● **Task statement**
Write out every line exactly, from the first line of the records below through the line that contains "sky130_fd_sc_hd__a21oi_1 | 4 |".
═════ Materials provided ═════
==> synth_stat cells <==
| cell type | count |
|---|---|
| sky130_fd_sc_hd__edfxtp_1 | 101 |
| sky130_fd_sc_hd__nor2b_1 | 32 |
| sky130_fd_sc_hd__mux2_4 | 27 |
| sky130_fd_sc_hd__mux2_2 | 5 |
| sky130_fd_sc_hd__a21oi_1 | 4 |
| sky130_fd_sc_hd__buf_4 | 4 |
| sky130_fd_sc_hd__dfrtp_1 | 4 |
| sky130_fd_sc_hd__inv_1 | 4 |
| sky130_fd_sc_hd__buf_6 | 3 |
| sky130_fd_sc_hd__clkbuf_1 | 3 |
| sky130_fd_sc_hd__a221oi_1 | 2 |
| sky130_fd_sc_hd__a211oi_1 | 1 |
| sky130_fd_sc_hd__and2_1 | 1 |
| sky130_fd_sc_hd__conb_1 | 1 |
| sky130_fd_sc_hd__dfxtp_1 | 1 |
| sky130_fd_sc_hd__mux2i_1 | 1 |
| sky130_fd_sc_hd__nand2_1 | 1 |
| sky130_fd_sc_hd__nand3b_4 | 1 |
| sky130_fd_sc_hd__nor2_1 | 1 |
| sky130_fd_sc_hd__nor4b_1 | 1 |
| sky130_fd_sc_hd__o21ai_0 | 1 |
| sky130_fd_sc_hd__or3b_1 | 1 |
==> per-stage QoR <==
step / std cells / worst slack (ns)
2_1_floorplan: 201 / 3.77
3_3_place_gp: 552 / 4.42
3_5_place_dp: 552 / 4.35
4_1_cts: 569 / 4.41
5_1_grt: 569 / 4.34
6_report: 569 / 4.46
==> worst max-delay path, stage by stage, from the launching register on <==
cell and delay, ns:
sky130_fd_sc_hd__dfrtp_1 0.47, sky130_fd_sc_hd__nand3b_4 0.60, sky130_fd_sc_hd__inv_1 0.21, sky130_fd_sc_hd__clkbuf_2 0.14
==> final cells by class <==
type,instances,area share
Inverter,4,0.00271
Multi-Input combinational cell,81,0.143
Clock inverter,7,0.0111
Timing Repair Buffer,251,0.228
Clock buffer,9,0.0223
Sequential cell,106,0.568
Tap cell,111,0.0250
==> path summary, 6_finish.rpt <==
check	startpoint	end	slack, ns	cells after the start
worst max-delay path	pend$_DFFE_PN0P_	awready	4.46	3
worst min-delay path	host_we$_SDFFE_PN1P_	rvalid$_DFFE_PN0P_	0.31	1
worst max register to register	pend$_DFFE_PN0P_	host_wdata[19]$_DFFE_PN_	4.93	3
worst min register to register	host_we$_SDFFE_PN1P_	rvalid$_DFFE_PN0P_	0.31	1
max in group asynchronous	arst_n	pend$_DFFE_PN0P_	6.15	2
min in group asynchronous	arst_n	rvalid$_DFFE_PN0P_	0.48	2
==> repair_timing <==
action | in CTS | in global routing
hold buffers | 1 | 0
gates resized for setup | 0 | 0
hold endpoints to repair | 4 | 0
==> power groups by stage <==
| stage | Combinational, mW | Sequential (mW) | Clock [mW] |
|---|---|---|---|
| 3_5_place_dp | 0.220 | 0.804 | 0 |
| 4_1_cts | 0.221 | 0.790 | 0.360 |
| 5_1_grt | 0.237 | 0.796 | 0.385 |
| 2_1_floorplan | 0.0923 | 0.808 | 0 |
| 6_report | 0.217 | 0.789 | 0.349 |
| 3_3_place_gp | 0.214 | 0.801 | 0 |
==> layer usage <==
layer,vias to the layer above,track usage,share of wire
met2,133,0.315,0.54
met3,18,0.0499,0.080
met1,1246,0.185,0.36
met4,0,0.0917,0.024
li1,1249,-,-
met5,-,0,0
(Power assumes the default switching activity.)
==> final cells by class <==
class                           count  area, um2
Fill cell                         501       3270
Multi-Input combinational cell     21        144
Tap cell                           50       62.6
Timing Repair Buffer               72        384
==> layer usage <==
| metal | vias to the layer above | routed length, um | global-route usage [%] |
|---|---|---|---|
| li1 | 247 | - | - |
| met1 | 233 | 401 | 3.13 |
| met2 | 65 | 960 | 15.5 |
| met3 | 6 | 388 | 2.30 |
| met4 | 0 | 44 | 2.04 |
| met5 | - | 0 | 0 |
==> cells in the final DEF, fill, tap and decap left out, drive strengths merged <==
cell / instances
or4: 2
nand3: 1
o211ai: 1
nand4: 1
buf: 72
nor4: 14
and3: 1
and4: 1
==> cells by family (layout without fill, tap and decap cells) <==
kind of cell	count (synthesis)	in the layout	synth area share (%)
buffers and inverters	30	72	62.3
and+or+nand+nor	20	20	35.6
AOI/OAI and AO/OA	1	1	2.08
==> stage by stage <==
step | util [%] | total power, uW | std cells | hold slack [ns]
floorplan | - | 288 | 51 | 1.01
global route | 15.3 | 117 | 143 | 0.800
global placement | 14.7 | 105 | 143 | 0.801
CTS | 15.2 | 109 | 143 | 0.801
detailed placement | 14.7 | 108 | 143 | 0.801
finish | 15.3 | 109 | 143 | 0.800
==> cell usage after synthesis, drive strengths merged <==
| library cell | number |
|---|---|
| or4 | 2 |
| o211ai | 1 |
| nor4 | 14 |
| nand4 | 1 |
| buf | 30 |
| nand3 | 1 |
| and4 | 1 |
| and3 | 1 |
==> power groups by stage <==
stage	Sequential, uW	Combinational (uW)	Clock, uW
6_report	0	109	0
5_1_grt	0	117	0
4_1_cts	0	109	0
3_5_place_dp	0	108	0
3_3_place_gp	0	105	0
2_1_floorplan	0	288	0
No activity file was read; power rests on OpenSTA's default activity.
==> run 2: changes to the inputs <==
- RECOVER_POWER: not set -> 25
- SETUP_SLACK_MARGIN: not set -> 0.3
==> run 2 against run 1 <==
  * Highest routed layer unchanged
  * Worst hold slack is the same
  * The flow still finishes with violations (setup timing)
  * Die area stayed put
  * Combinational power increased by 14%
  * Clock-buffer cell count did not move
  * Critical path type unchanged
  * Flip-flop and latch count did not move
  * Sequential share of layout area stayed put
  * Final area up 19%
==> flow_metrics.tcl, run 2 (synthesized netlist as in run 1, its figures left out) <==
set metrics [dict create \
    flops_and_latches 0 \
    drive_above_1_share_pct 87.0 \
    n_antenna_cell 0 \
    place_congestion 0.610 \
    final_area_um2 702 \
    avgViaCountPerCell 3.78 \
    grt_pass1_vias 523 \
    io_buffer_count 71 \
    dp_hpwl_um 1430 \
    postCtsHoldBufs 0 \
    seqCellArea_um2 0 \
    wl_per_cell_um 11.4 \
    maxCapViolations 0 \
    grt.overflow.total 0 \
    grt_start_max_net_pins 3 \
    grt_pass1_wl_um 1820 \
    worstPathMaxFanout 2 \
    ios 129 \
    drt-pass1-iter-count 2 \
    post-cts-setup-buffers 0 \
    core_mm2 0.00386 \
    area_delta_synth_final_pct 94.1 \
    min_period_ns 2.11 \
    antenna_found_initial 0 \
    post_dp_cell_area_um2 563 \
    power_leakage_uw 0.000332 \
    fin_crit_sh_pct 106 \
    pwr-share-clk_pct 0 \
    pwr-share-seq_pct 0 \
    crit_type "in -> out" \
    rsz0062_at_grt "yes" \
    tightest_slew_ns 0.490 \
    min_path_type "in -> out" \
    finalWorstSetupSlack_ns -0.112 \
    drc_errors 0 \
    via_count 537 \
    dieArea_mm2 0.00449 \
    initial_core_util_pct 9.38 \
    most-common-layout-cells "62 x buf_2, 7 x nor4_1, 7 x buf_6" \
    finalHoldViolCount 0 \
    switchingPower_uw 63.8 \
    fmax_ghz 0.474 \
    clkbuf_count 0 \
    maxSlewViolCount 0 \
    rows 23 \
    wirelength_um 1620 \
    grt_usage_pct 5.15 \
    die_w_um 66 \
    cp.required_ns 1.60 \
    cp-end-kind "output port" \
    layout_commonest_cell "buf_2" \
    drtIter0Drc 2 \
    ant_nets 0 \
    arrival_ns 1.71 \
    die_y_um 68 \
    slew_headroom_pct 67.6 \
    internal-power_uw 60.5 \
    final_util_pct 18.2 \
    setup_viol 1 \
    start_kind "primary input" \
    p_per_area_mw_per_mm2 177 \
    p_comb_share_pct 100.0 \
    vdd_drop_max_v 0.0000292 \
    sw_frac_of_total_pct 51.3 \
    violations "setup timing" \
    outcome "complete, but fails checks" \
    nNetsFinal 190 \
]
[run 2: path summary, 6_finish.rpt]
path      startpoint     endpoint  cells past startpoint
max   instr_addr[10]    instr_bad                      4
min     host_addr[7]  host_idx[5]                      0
[config.mk]
export PLATFORM = sky130hd
export DESIGN_NAME = mem_ctrl
export DESIGN_NICKNAME = d
export VERILOG_FILES = /design/src/logic/mem_pkg.sv /design/src/logic/mem_ctrl.sv
export SDC_FILE = /design/constraint.sdc
export NUM_CORES = 1
export LEC_CHECK = 0
export BUFFER_PORTS_ARGS = -buffer_cell sky130_fd_sc_hd__buf_4
export CAP_MARGIN = 10
export CORE_AREA = 2 2 71 73
export DETAILED_ROUTE_END_ITERATION = 7
export DIE_AREA = 0 0 73 75
export PLACE_DENSITY = 0.69
export SETUP_SLACK_MARGIN = 0.02
export SLEW_MARGIN = 10
export SYNTH_ARGS = -nofsm -noshare
export SYNTH_HDL_FRONTEND = slang
export SYNTH_SLANG_ARGS = --single-unit
export TNS_END_PERCENT = 50
[constraint.sdc]
create_clock -name clk -period 1.34 [get_ports clk]
set_input_delay 0.134 -clock clk [delete_from_list [all_inputs] [get_ports clk]]
set_output_delay 0.134 -clock clk [all_outputs]
set_load 0.01 [all_outputs]
[src/logic/mem_pkg.sv]
package mem_pkg;

	//////////////////////////////
	// Bus widths
	//////////////////////////////

	// Byte address and data word
	localparam int ADDR_W = 32;
	localparam int DATA_W = 32;

	// One enable per byte lane
	localparam int BE_W = DATA_W / 8;

	//////////////////////////////
	// Address map
	//////////////////////////////

	// 4 KiB of 32-bit words
	localparam int MEM_WORDS = 1024;
	localparam int IDX_W = 10;

	// Instruction region 0x000 - 0x3FF, data region up to 0xFFF
	localparam logic [ADDR_W-1:0] INSTR_END = 32'h0000_0400;
	localparam logic [ADDR_W-1:0] MEM_END = 32'h0000_1000;

	// AXI4-Lite response codes
	localparam logic [1:0] RESP_OKAY = 2'b00;
	localparam logic [1:0] RESP_SLVERR = 2'b10;

	//////////////////////////////
	// Encodings
	//////////////////////////////

	// Owner and direction of port B in a cycle
	typedef enum logic [2:0] {
		OP_NONE,
		OP_CORE_RD,
		OP_CORE_WR,
		OP_HOST_RD,
		OP_HOST_WR
	} portb_op_e;

	// Host side of the port B arbiter
	typedef enum logic [1:0] {
		ST_IDLE,
		ST_HOST_PEND,
		ST_HOST_RESP
	} ctrl_state_e;

endpackage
═════
● **Solution to the exercise**
==> synth_stat cells <==
| cell type | count |
|---|---|
| sky130_fd_sc_hd__edfxtp_1 | 101 |
| sky130_fd_sc_hd__nor2b_1 | 32 |
| sky130_fd_sc_hd__mux2_4 | 27 |
| sky130_fd_sc_hd__mux2_2 | 5 |
| sky130_fd_sc_hd__a21oi_1 | 4 |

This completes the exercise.